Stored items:
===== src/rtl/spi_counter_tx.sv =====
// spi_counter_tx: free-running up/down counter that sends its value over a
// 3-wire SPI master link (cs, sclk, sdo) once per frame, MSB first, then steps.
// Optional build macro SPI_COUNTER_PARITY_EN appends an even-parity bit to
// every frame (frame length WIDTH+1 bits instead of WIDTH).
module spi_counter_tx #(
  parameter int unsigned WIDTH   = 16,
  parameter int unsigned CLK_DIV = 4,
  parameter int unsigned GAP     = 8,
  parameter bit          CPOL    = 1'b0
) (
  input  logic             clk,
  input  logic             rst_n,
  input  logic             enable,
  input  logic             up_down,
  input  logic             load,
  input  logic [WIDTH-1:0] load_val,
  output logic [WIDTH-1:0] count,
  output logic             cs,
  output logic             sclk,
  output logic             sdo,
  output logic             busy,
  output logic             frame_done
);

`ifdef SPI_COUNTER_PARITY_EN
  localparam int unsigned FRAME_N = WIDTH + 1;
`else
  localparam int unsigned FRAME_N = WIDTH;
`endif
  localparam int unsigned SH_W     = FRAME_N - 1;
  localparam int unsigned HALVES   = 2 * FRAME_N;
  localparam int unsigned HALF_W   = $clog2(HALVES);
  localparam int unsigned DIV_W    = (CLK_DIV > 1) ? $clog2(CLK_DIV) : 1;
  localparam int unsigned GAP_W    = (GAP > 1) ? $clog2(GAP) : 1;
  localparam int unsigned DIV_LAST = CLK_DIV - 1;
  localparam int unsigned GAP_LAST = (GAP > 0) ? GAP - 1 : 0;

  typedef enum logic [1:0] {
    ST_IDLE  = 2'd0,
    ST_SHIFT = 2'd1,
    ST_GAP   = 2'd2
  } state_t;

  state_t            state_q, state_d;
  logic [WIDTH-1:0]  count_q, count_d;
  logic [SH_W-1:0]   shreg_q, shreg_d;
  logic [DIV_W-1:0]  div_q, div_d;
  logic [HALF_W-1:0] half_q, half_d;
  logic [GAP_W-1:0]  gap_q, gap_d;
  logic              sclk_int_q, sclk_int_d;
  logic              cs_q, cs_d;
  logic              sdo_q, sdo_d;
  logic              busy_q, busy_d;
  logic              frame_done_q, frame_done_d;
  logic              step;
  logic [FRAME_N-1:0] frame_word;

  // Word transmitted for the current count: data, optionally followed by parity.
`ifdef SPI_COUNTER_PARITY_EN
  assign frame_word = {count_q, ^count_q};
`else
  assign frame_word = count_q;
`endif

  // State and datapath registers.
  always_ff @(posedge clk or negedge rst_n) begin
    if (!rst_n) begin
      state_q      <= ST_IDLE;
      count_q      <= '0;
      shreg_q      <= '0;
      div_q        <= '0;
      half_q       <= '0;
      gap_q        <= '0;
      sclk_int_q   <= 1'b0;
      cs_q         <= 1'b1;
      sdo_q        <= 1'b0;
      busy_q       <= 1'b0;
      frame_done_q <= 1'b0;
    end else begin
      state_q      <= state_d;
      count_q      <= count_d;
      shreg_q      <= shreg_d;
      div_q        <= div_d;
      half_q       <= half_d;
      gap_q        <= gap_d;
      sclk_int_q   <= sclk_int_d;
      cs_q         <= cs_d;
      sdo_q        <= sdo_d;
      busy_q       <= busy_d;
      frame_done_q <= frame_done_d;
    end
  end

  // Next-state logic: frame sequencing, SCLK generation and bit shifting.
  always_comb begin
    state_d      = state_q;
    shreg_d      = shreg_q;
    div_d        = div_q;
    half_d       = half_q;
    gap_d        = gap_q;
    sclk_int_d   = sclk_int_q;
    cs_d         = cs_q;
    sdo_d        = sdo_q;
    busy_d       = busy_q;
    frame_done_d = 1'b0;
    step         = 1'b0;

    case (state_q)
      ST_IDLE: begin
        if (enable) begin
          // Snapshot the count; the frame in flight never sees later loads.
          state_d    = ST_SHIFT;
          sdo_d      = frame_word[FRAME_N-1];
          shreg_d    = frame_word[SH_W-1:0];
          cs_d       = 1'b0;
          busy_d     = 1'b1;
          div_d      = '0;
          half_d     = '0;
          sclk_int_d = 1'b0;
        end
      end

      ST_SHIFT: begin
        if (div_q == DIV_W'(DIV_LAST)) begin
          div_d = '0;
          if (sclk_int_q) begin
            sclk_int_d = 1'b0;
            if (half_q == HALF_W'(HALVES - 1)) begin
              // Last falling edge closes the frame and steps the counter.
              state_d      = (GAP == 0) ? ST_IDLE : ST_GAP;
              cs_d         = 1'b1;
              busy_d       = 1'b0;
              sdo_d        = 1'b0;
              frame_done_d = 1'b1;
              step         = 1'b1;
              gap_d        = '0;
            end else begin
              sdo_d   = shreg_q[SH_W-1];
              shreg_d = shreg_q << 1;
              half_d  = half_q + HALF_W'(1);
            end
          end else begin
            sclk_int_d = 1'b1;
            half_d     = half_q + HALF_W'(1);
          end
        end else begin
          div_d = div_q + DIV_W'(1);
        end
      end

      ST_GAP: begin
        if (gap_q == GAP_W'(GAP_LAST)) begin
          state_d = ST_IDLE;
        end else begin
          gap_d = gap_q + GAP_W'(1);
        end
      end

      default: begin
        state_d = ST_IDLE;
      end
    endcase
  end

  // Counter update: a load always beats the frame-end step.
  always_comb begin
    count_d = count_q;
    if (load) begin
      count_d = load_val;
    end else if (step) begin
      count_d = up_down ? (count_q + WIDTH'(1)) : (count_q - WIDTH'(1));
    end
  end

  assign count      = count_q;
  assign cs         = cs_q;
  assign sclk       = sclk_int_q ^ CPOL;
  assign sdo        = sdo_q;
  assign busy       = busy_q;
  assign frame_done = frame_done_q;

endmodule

* * *

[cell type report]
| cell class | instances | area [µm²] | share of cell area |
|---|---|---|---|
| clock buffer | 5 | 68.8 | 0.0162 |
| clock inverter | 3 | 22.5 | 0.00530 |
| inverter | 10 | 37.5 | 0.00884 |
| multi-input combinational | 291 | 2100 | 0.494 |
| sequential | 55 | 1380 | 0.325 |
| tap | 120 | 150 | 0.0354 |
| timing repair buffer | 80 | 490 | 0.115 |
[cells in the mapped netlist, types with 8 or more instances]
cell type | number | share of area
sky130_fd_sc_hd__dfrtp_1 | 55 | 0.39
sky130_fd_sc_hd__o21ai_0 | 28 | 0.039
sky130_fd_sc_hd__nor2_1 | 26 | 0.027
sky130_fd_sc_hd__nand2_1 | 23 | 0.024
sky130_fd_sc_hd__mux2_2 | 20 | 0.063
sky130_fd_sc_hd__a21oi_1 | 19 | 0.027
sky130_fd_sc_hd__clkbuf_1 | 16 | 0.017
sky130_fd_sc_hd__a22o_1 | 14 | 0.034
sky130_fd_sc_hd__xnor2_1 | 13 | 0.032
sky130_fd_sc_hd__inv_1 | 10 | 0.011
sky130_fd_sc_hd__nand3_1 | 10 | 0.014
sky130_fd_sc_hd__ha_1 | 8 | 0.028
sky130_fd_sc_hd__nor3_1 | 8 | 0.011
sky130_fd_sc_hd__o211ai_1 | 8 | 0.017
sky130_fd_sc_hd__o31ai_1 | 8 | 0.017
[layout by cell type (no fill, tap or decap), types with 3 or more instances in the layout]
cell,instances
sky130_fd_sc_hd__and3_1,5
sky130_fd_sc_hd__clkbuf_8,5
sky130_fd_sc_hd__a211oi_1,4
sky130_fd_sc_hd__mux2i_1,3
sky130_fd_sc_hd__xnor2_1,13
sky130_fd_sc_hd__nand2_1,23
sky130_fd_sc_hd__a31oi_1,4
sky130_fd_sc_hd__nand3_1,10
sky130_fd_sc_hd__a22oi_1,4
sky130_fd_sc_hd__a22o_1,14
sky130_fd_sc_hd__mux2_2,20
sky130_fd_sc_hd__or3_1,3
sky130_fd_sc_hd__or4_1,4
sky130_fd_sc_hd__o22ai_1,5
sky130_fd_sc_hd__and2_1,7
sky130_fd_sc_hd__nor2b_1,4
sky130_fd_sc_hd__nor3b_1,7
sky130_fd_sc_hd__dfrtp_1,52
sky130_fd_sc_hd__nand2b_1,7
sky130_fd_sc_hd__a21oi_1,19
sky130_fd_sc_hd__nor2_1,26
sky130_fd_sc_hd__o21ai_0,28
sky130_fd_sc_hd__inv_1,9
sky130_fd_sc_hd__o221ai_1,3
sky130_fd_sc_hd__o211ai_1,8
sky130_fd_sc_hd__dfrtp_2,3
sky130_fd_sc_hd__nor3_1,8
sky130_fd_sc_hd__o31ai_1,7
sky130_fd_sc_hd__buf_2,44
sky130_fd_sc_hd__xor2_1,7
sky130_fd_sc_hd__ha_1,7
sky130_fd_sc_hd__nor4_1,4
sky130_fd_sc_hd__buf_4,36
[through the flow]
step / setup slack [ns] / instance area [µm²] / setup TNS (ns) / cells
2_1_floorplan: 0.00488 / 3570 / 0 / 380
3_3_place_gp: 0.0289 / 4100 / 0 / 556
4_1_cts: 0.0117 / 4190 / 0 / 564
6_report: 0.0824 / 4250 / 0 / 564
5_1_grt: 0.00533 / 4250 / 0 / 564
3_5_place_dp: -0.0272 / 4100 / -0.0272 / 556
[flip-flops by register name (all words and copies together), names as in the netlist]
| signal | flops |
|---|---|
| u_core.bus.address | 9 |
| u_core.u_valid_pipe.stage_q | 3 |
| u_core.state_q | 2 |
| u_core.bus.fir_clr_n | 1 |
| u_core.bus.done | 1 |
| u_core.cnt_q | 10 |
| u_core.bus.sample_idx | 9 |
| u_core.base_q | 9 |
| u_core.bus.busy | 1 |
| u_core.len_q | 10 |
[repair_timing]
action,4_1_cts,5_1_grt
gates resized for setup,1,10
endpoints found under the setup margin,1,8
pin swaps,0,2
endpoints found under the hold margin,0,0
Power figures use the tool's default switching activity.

- EXERCISE DETAILS:
Set down exactly the lines of the data above, beginning with the line that has "sky130_fd_sc_hd__nor3_1 | 8 | 0.011" and ending with the line that has "sky130_fd_sc_hd__o22ai_1,5", and no others.

- EXPECTED ANSWER:
sky130_fd_sc_hd__nor3_1 | 8 | 0.011
sky130_fd_sc_hd__o211ai_1 | 8 | 0.017
sky130_fd_sc_hd__o31ai_1 | 8 | 0.017
[layout by cell type (no fill, tap or decap), types with 3 or more instances in the layout]
cell,instances
sky130_fd_sc_hd__and3_1,5
sky130_fd_sc_hd__clkbuf_8,5
sky130_fd_sc_hd__a211oi_1,4
sky130_fd_sc_hd__mux2i_1,3
sky130_fd_sc_hd__xnor2_1,13
sky130_fd_sc_hd__nand2_1,23
sky130_fd_sc_hd__a31oi_1,4
sky130_fd_sc_hd__nand3_1,10
sky130_fd_sc_hd__a22oi_1,4
sky130_fd_sc_hd__a22o_1,14
sky130_fd_sc_hd__mux2_2,20
sky130_fd_sc_hd__or3_1,3
sky130_fd_sc_hd__or4_1,4
sky130_fd_sc_hd__o22ai_1,5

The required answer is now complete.